Majorana Bound States in Two-Channel Time-Reversal-Symmetric Nanowire Systems

We consider time-reversal-symmetric two-channel semiconducting quantum wires proximity coupled to a conventional $s$-wave superconductor. We analyze the requirements for a nontrivial topological phase and find that the necessary conditions are (1) the determinant of the pairing matrix in channel space must be negative, (2) inversion symmetry must be broken, and (3) the two channels must have different spin-orbit couplings. The first condition can be implemented in semiconducting nanowire systems where interactions suppress intra-channel pairing, while the inversion symmetry can be broken by tuning the chemical potentials of the channels. For the case of collinear spin-orbit directions, we find a general expression for the topological invariant by block diagonalization into two blocks with chiral symmetry only. By projection to the low-energy sector, we solve for the zero modes explicitly and study the details of the gap closing, which in the general case happens at finite momenta.

Figure 1

Top: Sketch of the geometry of the two-channel (or two-wire) superconducting system. Bottom: General structure of the low-energy bands at the gapless transition point.

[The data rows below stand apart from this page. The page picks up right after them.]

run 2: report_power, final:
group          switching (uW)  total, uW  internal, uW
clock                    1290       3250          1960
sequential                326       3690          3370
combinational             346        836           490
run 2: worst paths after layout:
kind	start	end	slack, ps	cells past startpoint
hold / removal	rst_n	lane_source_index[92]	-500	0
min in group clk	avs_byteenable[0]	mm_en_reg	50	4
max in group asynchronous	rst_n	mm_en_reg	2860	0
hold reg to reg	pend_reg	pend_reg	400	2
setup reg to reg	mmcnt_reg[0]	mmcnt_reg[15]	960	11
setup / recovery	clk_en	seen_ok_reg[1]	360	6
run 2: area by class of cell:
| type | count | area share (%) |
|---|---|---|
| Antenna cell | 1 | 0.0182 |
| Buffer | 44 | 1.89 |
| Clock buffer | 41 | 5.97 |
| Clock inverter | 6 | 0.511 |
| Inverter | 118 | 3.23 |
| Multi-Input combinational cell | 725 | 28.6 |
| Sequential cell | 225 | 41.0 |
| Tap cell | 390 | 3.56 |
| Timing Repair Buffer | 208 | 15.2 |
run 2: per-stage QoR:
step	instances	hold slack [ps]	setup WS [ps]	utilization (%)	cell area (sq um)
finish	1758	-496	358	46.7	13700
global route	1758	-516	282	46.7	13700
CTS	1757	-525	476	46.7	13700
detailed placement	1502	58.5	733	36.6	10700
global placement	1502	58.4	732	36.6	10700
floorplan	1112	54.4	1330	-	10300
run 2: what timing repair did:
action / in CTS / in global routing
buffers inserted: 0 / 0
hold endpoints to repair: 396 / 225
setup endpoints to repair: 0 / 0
--- src/uwo_defines.svh ---
// Constants for the store ordering block
`ifndef UWO_DEFINES_SVH
`define UWO_DEFINES_SVH
`define UWO_ADDR_W      32
`define UWO_DATA_W      32
`define UWO_CNT_W       4
`define UWO_CNT_MAX     4'hf
`define UWO_KIND_W      2
`define UWO_KIND_WC     2'h0
`define UWO_KIND_UC_ST  2'h1
`define UWO_KIND_UC_LD  2'h2
`define UWO_KIND_SWAP   2'h3
`endif

--- src/uwo_pkg.sv ---
// Types for the store ordering block
`include "uwo_defines.svh"
package uwo_pkg;
    typedef struct packed {
        logic [`UWO_KIND_W-1:0] kind;
        logic [`UWO_ADDR_W-1:0] addr;
        logic [`UWO_DATA_W-1:0] data;
    } uwo_req_t;
    typedef enum logic [1:0] {
        UWO_IDLE,
        UWO_ISSUE,
        UWO_WAIT
    } uwo_state_t;
endpackage

--- src/uwo_order.sv ---
// Bus ordering of write-combine and uncached transactions
`timescale 1ns/1ps
`default_nettype none
`include "uwo_defines.svh"
module uwo_order
(
    input  wire logic             clock_i,
    input  wire logic             rst_b_i,
    input  wire logic             req_valid_i,
    input  wire uwo_pkg::uwo_req_t req_i,
    output var  logic             req_ready_o,
    output var  logic             bus_valid_o,
    output var  uwo_pkg::uwo_req_t bus_req_o,
    input  wire logic             bus_accept_i,
    input  wire logic             bus_done_i,
    input  wire logic             bus_retry_i,
    output var  logic             wc_busy_o
);
    import uwo_pkg::*;

    // How ordering is kept:
    // - the core hands over one request at a time, so requests leave in
    //   the order the core issued them;
    // - write-combine writes are posted: the core is freed once the bus
    //   accepts one, and a counter tracks those not yet finished;
    // - an uncached store, uncached load or swap is launched only when
    //   that counter is zero and no retry is in flight, and the core is
    //   held until the bus reports it done without retry;
    // - a retry of a write-combine write keeps it counted, so a later
    //   uncached access cannot overtake the reissued chunk.
    // Timing: a write-combine request reaches the bus two edges after it
    //   is taken; ready returns one edge after the bus accepts it.
    // Uncached work launches two edges after the take at the earliest.
    // Limitation: at most 15 writes may be open; a sixteenth waits,
    // trading a little throughput for a narrow counter.

    // Control group: where the held request stands
    uwo_state_t             state_reg;
    uwo_state_t             state_next;
    uwo_req_t               cur_reg;
    uwo_req_t               cur_next;
    logic                   valid_reg;
    logic                   valid_next;
    logic                   ready_reg;
    logic                   ready_next;

    // Counter group: open write-combine writes on the bus
    logic [`UWO_CNT_W-1:0]  open_reg;
    logic [`UWO_CNT_W-1:0]  open_next;
    logic                   busy_reg;
    logic                   busy_next;

    // Conditions used by one group or both
    // Next values are computed below; the registers only copy them
    logic                   is_wc;
    logic                   take;
    logic                   accept_now;
    logic                   done_clean;
    logic                   drained;
    logic                   wc_room;
    logic                   may_launch;
    logic                   inc;
    logic                   dec;

    // The held request is a write-combine write
    assign is_wc = (cur_reg.kind == `UWO_KIND_WC);

    // A core request is taken only while ready is shown
    assign take = req_valid_i && ready_reg;

    // The bus takes the request on the edge it sees valid and accept
    assign accept_now = valid_reg && bus_accept_i;

    // A done pulse with retry means the transfer must run again
    assign done_clean = bus_done_i && !bus_retry_i;

    // No write is open and none is being retried right now;
    // a retry pulse alone already blocks uncached work
    assign drained = (open_reg == '0) && !bus_retry_i;

    // The counter must not wrap, so a full count stalls more writes
    assign wc_room = (open_reg != `UWO_CNT_MAX);

    // Write-combine writes may overlap; all other work waits until
    // every earlier write has drained
    always_comb
    begin
        if (is_wc)
            may_launch = wc_room;
        else
            may_launch = drained;
    end

    // Control next state: one request held at a time keeps program order
    always_comb
    begin
        state_next = state_reg;
        cur_next   = cur_reg;
        valid_next = valid_reg;
        ready_next = ready_reg;
        inc        = 1'b0;
        case (state_reg)
            UWO_IDLE:
            begin
                // Ready comes up one edge after reset or after a release
                ready_next = 1'b1;
                if (take)
                begin
                    // Capture the whole request so the bus copy holds
                    cur_next   = req_i;
                    ready_next = 1'b0;
                    state_next = UWO_ISSUE;
                end
            end
            UWO_ISSUE:
            begin
                // Valid, once raised, stands until the bus accepts
                if (may_launch)
                    valid_next = 1'b1;
                if (accept_now)
                begin
                    valid_next = 1'b0;
                    if (is_wc)
                    begin
                        // A posted write frees the core at once
                        inc        = 1'b1;
                        state_next = UWO_IDLE;
                        ready_next = 1'b1;
                    end
                    else
                    begin
                        // Uncached work waits for its own done pulse
                        state_next = UWO_WAIT;
                    end
                end
            end
            UWO_WAIT:
            begin
                // Nothing later starts until the uncached access completes
                if (done_clean)
                begin
                    // Finished; later writes may now start
                    state_next = UWO_IDLE;
                    ready_next = 1'b1;
                end
                else if (bus_retry_i)
                begin
                    // A retried uncached access is sent again
                    state_next = UWO_ISSUE;
                end
            end
            default:
            begin
                // An unused code falls back to idle
                state_next = UWO_IDLE;
            end
        endcase
    end

    // Counter next state: retried writes stay counted until a done pulse without retry
    always_comb
    begin
        // Done pulses during an uncached wait belong to that access
        dec       = done_clean && (state_reg != UWO_WAIT)
                    && (open_reg != '0);
        // Increment and decrement in one cycle cancel out
        open_next = open_reg + {{(`UWO_CNT_W-1){1'b0}}, inc}
                    - {{(`UWO_CNT_W-1){1'b0}}, dec};
        busy_next = (open_next != '0);
    end

    // Control registers
    always_ff @(posedge clock_i or negedge rst_b_i)
    begin
        if (!rst_b_i)
        begin
            // Reset leaves the core blocked for one edge
            state_reg <= UWO_IDLE;
            cur_reg   <= '0;
            valid_reg <= 1'b0;
            ready_reg <= 1'b0;
        end
        else
        begin
            state_reg <= state_next;
            cur_reg   <= cur_next;
            valid_reg <= valid_next;
            ready_reg <= ready_next;
        end
    end

    // Counter registers
    always_ff @(posedge clock_i or negedge rst_b_i)
    begin
        if (!rst_b_i)
        begin
            open_reg <= '0;
            busy_reg <= 1'b0;
        end
        else
        begin
            open_reg <= open_next;
            busy_reg <= busy_next;
        end
    end

    // Every output is a register, so the far side sees no glitches
    assign req_ready_o = ready_reg;
    assign bus_valid_o = valid_reg;
    assign bus_req_o   = cur_reg;
    assign wc_busy_o   = busy_reg;
endmodule
`default_nettype wire

--- config.mk ---
export PLATFORM = sky130hd
export DESIGN_NAME = uwo_order
export DESIGN_NICKNAME = d
export VERILOG_FILES = /design/src/uwo_pkg.sv /design/src/uwo_order.sv
export VERILOG_INCLUDE_DIRS = /design/src
export SDC_FILE = /design/constraint.sdc
export NUM_CORES = 1
export LEC_CHECK = 0
export BUFFER_PORTS_ARGS = -buffer_cell sky130_fd_sc_hd__buf_2
export CORE_ASPECT_RATIO = 0.7
export CORE_MARGIN = 2
export CORE_UTILIZATION = 47
export DETAILED_ROUTE_END_ITERATION = 6
export GPL_TIMING_DRIVEN = 0
export MAX_ROUTING_LAYER = met4
export PLACE_DENSITY = 0.78
export SLEW_MARGIN = 10
export SYNTH_ARGS = -nofsm -noshare
export SYNTH_HDL_FRONTEND = slang
export SYNTH_SLANG_ARGS = --single-unit
--- constraint.sdc ---
create_clock -name clock_i -period 3.4 [get_ports clock_i]
set_input_delay 0.17 -clock clock_i [delete_from_list [all_inputs] [get_ports clock_i]]
set_output_delay 0.17 -clock clock_i [all_outputs]
set_load 0.1 [all_outputs]
<file path="config.mk">
export PLATFORM = sky130hd
export DESIGN_NAME = ccc_config_chains
export DESIGN_NICKNAME = d
export VERILOG_FILES = /design/src/shared/ccc_pkg.sv /design/src/rtl/ccc_config_chains.sv
export SDC_FILE = /design/constraint.sdc
export NUM_CORES = 1
export LEC_CHECK = 0
export ABC_AREA = 1
export BUFFER_PORTS_ARGS = -buffer_cell sky130_fd_sc_hd__buf_4
export CORE_AREA = 2 2 233 235
export DETAILED_ROUTE_END_ITERATION = 12
export DIE_AREA = 0 0 235 237
export GPL_TIMING_DRIVEN = 1
export PLACE_DENSITY = 0.81
export SETUP_SLACK_MARGIN = 0.4
export SLEW_MARGIN = 20
export SYNTH_ARGS = -nofsm -noshare
export SYNTH_HDL_FRONTEND = slang
export SYNTH_SLANG_ARGS = --single-unit
</file>
<file path="constraint.sdc">
create_clock -name MCLK_IN -period 31.3 [get_ports MCLK_IN]
set_input_delay 0 -clock MCLK_IN [delete_from_list [all_inputs] [get_ports MCLK_IN]]
set_output_delay 0 -clock MCLK_IN [all_outputs]
set_load 0.05 [all_outputs]
</file>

Because the blocks in the block-diagonal Hamiltonian have chiral symmetry, the bands that cross at zero energy are related by $\mathcal{C}$, which means $E_2(p)=-E_3(p)$, while the bands that cross at $p=0$ are related by TRS, $\mathcal{T}:E_1(p)=E_2(-p)$. Finally, particle-hole symmetry implies $\mathcal{P}:E_2(p)=-E_4(-p)$. This plot is generated using the model in Eq. (1), which assumes collinear spin-orbit coupling. However, it should be emphasized that the general structure is preserved even without this assumption.

Figure 2

(a)–(c) Spectrum of the two-wire model for three values of the potential difference $V$. In (a), the system is in the trivial state, $V<V_{c1}$, (b) is at the transition point, $V=V_{c1}$, while (c) shows the gapped spectrum in the topological phase. (d)–(f) The contour followed by the complex determinants $Z_p$ from negative to positive values of $p$. In (d) the system is in the trivial state, which means $V$ smaller than the lowest critical value $V_{c1}$ or larger than the largest critical value $V_{c2}$. In (e) the contours go through the origin, which means that the gap closes at both $V=V_{c1}$ and $V=V_{c2}$, while in (f) the contour encircles the origin, signifying the topological state. The constant parameters in the plots are $\alpha =\gamma =0$, ${\mathrm{\Delta }}_1=10m{\beta }^2$, ${\mathrm{\Delta }}_0=5m{\beta }^2$, $t=0$, and $\mu =10m{\beta }^2$, which gives $V_{c1}=4.19m{\beta }^2$ and $V_{c2}=13.13m{\beta }^2$. (g)–(i) Examples of the topological phase space. In (g) the real part of the $Z_p$ determinant at $p=p_1$ and $p=p_2$ is shown as a function of $V$. For the topological criterion to be fulfilled, the product of the two function must be negative, which occurs for $V$ between $V_{c1}$ and $V_{c2}$. (h) Phase diagram when varying the potential $V$ and the interwire tunneling $t$ (same constant parameters as above), and (i) a phase diagram in the $V\text{−}\mu$ space (same as above except ${\mathrm{\Delta }}_1=5m{\beta }^2$ and ${\mathrm{\Delta }}_0=4m{\beta }^2$).

Figure 3

Topological phase diagram in the ${\mathrm{\Delta }}_1\text{−}{\mathrm{\Delta }}_3$ plane for ${\mathrm{\Delta }}_0=2.5m{\beta }^2$, $\alpha =2\beta$, $\gamma =0$, $V=3m{\beta }^2$, and $\mu =t=10m{\beta }^2$. The light gray region fulfills the condition that $\det \mathrm{\Delta }<0$, while the orange (dark gray) region corresponds the nontrivial topological phase.

Figure 4

Topological phase diagram for the low-energy model [Eq. (11)] in the presence of a magnetic field, assumed to be orthogonal to the $z$ axis, and for $p_c=2vm$. Orange (dark gray) regions have single localized MBS, while the light gray region has MBS doublets.